I recently spent a second fortnightly (on average) weekend on the homestead, for the sake of caring for my father, who was diagnosed with ALS back in February. The only way he can remain home is with someone to stay with him at all times, which my sister has been doing, for much of the past two months. I'm attempting to get down for a series of weekends to assist, so she doesn't end up overloaded.
He is doing well enough, and is happy to finally be home (where he insisted he be), but requires assistance to move in/out of electric wheelchair, hospital bed and commode, and assistance in getting dressed, and preparing meals, as well as with his breathing machines (he sleeps with a mask for his breathing).
He does have some health-care assistance as well, including nightly visits for an hour or two for the sake of bedtime preparation and the occasional shower, helping him upstairs to the walk-in shower they installed last year (the same time the ramp was put in outside). Also, he has, twice a week, a nighttime person from 11pm to 7am, and weekday mornings of 7am to 2pm or so. This is enormously helpful, but one of us still needs to be there to help him with his medications (which these folk won't touch).

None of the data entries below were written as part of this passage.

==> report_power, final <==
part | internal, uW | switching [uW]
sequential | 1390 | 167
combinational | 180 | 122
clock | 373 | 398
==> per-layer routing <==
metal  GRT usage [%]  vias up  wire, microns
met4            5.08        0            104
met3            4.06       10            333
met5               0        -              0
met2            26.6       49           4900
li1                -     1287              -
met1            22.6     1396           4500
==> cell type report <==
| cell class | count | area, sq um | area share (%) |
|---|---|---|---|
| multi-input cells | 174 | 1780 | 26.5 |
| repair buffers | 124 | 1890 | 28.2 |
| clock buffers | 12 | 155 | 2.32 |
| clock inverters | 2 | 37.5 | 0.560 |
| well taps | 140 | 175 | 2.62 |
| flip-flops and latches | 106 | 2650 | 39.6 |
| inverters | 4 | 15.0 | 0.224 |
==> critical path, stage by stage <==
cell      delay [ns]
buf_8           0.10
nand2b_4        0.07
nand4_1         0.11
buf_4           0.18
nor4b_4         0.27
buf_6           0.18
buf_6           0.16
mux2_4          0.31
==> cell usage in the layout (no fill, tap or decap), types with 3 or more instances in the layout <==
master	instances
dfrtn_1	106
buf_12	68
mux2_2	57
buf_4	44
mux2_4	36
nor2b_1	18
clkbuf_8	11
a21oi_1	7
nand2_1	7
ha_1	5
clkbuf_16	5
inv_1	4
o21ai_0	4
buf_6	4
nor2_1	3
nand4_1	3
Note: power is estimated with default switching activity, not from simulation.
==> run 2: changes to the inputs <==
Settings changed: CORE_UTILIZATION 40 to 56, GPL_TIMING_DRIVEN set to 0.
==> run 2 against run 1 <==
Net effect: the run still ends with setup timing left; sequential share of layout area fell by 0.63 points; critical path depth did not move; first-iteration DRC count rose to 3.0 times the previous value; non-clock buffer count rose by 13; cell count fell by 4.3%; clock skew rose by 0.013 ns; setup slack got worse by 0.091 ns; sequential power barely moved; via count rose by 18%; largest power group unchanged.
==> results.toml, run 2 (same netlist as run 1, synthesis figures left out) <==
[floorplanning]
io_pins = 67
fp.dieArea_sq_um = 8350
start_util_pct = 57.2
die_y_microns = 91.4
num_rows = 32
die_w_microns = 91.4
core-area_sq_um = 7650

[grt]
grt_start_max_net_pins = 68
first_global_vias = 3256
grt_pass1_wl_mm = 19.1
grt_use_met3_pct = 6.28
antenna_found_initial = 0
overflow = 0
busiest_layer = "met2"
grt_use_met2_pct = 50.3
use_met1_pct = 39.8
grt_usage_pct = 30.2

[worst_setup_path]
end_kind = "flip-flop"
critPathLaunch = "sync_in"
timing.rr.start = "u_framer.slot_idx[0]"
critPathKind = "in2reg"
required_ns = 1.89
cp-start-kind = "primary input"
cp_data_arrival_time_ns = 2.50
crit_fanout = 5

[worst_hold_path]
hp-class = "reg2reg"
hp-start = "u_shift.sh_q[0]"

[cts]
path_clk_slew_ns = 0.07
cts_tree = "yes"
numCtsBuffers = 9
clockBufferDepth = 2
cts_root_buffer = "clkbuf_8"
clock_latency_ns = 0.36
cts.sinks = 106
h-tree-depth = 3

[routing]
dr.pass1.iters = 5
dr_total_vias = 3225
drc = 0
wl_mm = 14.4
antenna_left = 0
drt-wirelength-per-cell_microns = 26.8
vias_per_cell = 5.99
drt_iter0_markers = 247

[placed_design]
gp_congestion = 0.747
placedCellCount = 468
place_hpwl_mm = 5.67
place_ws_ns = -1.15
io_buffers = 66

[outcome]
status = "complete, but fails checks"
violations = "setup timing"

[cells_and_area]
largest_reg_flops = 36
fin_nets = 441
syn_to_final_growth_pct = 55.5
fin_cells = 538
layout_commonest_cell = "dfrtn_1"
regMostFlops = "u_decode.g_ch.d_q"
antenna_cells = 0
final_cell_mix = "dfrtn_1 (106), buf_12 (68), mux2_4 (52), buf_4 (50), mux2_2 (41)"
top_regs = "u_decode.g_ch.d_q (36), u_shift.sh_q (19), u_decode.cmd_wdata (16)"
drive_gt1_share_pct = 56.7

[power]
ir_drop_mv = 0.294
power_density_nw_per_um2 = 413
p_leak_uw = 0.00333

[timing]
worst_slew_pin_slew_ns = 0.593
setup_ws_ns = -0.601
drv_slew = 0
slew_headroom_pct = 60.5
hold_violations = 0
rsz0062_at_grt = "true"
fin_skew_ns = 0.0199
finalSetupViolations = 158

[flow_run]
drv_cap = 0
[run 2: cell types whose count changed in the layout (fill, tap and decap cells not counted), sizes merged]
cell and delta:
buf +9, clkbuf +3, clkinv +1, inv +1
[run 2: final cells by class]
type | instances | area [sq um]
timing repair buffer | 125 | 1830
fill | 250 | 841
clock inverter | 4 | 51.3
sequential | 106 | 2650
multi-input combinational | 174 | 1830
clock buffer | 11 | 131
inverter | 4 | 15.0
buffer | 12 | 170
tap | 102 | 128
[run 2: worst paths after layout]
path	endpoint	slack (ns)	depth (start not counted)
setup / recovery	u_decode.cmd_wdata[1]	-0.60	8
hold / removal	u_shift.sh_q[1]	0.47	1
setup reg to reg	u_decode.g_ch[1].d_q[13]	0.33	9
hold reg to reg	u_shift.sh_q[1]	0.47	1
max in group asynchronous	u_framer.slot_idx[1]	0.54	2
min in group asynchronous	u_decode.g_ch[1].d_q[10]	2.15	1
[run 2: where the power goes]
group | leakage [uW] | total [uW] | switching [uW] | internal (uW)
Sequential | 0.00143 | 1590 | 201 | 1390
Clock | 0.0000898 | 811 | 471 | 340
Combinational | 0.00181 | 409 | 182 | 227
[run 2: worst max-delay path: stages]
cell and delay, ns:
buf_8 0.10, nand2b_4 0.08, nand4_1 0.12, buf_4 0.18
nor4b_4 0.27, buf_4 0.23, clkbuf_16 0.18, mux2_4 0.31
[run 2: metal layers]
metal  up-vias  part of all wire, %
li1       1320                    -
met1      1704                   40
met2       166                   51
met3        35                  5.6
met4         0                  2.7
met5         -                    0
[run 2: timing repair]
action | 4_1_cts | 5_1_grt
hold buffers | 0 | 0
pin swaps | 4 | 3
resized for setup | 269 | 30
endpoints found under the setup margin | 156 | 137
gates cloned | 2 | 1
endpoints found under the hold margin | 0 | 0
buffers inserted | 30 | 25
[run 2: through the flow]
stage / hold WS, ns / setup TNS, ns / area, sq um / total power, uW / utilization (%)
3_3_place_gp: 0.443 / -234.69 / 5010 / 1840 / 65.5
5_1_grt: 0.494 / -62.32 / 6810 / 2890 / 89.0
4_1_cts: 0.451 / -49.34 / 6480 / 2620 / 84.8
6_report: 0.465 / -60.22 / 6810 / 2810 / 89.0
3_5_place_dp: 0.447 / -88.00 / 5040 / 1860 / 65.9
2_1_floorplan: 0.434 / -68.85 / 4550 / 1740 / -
`src/rtl/rcs_pkg.sv`:
```
package rcs_pkg;
  localparam int unsigned NUM_SRC = 5;
  localparam int unsigned SRC_LSB = 3;

  typedef enum int unsigned {
    SRC_WDOG     = 0,
    SRC_CHKSTOP  = 1,
    SRC_DBG_HARD = 2,
    SRC_DBG_SOFT = 3,
    SRC_JTAG     = 4
  } src_idx_e;

  typedef logic [NUM_SRC-1:0] src_vec_t;
endpackage

```
`src/rtl/rcs_bus_decode.sv`:
```
module rcs_bus_decode #(
  parameter int unsigned ADDR_W = 8,
  parameter int unsigned DATA_W = 32,
  parameter logic [ADDR_W-1:0] REG_ADDR = '0
) (
  input  logic                  bus_sel,
  input  logic                  bus_we,
  input  logic [ADDR_W-1:0]     bus_addr,
  input  logic [DATA_W-1:0]     bus_wdata,
  output logic                  rd_hit,
  output rcs_pkg::src_vec_t     clr_mask
);
  import rcs_pkg::*;

  logic addr_match;
  logic wr_hit;
  logic unused_wdata;

  assign addr_match = (bus_addr == REG_ADDR);
  assign wr_hit     = bus_sel & bus_we & addr_match;
  assign rd_hit     = bus_sel & ~bus_we & addr_match;

  always_comb begin
    clr_mask = '0;
    if (wr_hit) clr_mask = bus_wdata[SRC_LSB +: NUM_SRC];
  end

  // reserved data bits carry no meaning for a write
  assign unused_wdata = ^{bus_wdata[DATA_W-1:SRC_LSB+NUM_SRC], bus_wdata[SRC_LSB-1:0]};
endmodule

```
`src/rtl/rcs_sticky_bit.sv`:
```
module rcs_sticky_bit (
  input  logic clk,
  input  logic por_n,
  input  logic set_i,
  input  logic clr_i,
  output logic q_o
);
  // only power-on reset touches the cell; a set beats a same-cycle clear
  always_ff @(posedge clk or negedge por_n) begin
    if (!por_n)     q_o <= 1'b0;
    else if (set_i) q_o <= 1'b1;
    else if (clr_i) q_o <= 1'b0;
  end
endmodule

```
`src/rtl/rcs_read_port.sv`:
```
module rcs_read_port #(
  parameter int unsigned DATA_W = 32
) (
  input  logic              clk,
  input  logic              por_n,
  input  logic              sys_rst_n,
  input  logic              rd_hit,
  input  logic [DATA_W-1:0] word_i,
  output logic              rd_valid,
  output logic [DATA_W-1:0] rd_data
);
  always_ff @(posedge clk or negedge por_n) begin
    if (!por_n) begin
      rd_valid <= 1'b0;
      rd_data  <= '0;
    end else if (!sys_rst_n) begin
      rd_valid <= 1'b0;
      rd_data  <= '0;
    end else begin
      rd_valid <= rd_hit;
      rd_data  <= rd_hit ? word_i : '0;
    end
  end
endmodule

```
`src/rtl/rcs_status_reg.sv`:
```
module rcs_status_reg #(
  parameter int unsigned ADDR_W = 8,
  parameter int unsigned DATA_W = 32,
  parameter logic [ADDR_W-1:0] REG_ADDR = 8'h14
) (
  input  logic              clk,
  input  logic              por_n,
  input  logic              sys_rst_n,
  input  logic              wdog_expire,
  input  logic              core_chkstop,
  input  logic              chkstop_rst_en,
  input  logic              dbg_hard_req,
  input  logic              dbg_soft_req,
  input  logic              jtag_rst_req,
  input  logic              bus_sel,
  input  logic              bus_we,
  input  logic [ADDR_W-1:0] bus_addr,
  input  logic [DATA_W-1:0] bus_wdata,
  output logic              rd_valid,
  output logic [DATA_W-1:0] rd_data
);
  import rcs_pkg::*;

  src_vec_t          set_vec;
  src_vec_t          clr_mask;
  src_vec_t          status_q;
  logic              rd_hit;
  logic [DATA_W-1:0] word;

  always_comb begin
    set_vec               = '0;
    set_vec[SRC_WDOG]     = wdog_expire;
    set_vec[SRC_CHKSTOP]  = core_chkstop & chkstop_rst_en;
    set_vec[SRC_DBG_HARD] = dbg_hard_req;
    set_vec[SRC_DBG_SOFT] = dbg_soft_req;
    set_vec[SRC_JTAG]     = jtag_rst_req;
  end

  rcs_bus_decode #(
    .ADDR_W(ADDR_W), .DATA_W(DATA_W), .REG_ADDR(REG_ADDR)
  ) u_dec (
    .bus_sel(bus_sel), .bus_we(bus_we), .bus_addr(bus_addr),
    .bus_wdata(bus_wdata), .rd_hit(rd_hit), .clr_mask(clr_mask)
  );

  for (genvar i = 0; i < NUM_SRC; i++) begin : g_bit
    rcs_sticky_bit u_bit (
      .clk(clk), .por_n(por_n),
      .set_i(set_vec[i]), .clr_i(clr_mask[i]), .q_o(status_q[i])
    );
  end

  always_comb begin
    word = '0;
    word[SRC_LSB +: NUM_SRC] = status_q;
  end

  rcs_read_port #(.DATA_W(DATA_W)) u_rd (
    .clk(clk), .por_n(por_n), .sys_rst_n(sys_rst_n), .rd_hit(rd_hit),
    .word_i(word), .rd_valid(rd_valid), .rd_data(rd_data)
  );
endmodule

```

This past weekend, I was there from Friday noonish to late Sunday, with this weekend assisting from Saturday noonish to some time on Monday, with the Victoria Day holiday providing an opportunity for Christine to not only watch the girls but come collect me (I am home full-time with our wee girls, remember).
[I've been wearing my glasses like this for a few weeks now; where might I have got that?]
The time on the farm is allowing me to get a certain amount of work done, which is nice, but is exhausting, sleeping in the master bedroom with a monitor, in case he rouses (and needs bathroom assistance or anything else), and he does tend to wake before 7am (whereas I, for the most part, do not).
His television focus seems to be documentaries on the Smithsonian Channel (most of which I enjoy, but an awful lot about Hitler, it would seem), episodes of Mythbusters (they do have an awful lot of fun on those, don't they?) or the news (1/3 of his television, I'd say). I'm taking in lots of information, eating more ice cream than I should (apparently they told him he could eat as much as he wants, given ALS patients tend to lose a lot of weight) and reading through mounds of books, most of which I have been able to review (I'm weeks ahead in some of my reviewing).
And yet, this is an awful lot of time away from wife and wee girls, both of whom are too small and energized to spend much time in the farmhouse, given his tendency for multiple naps throughout the day. It is very quiet, there. At least this an opportunity for them to see him, given how long he was in the ICU, where wee children are not allowed.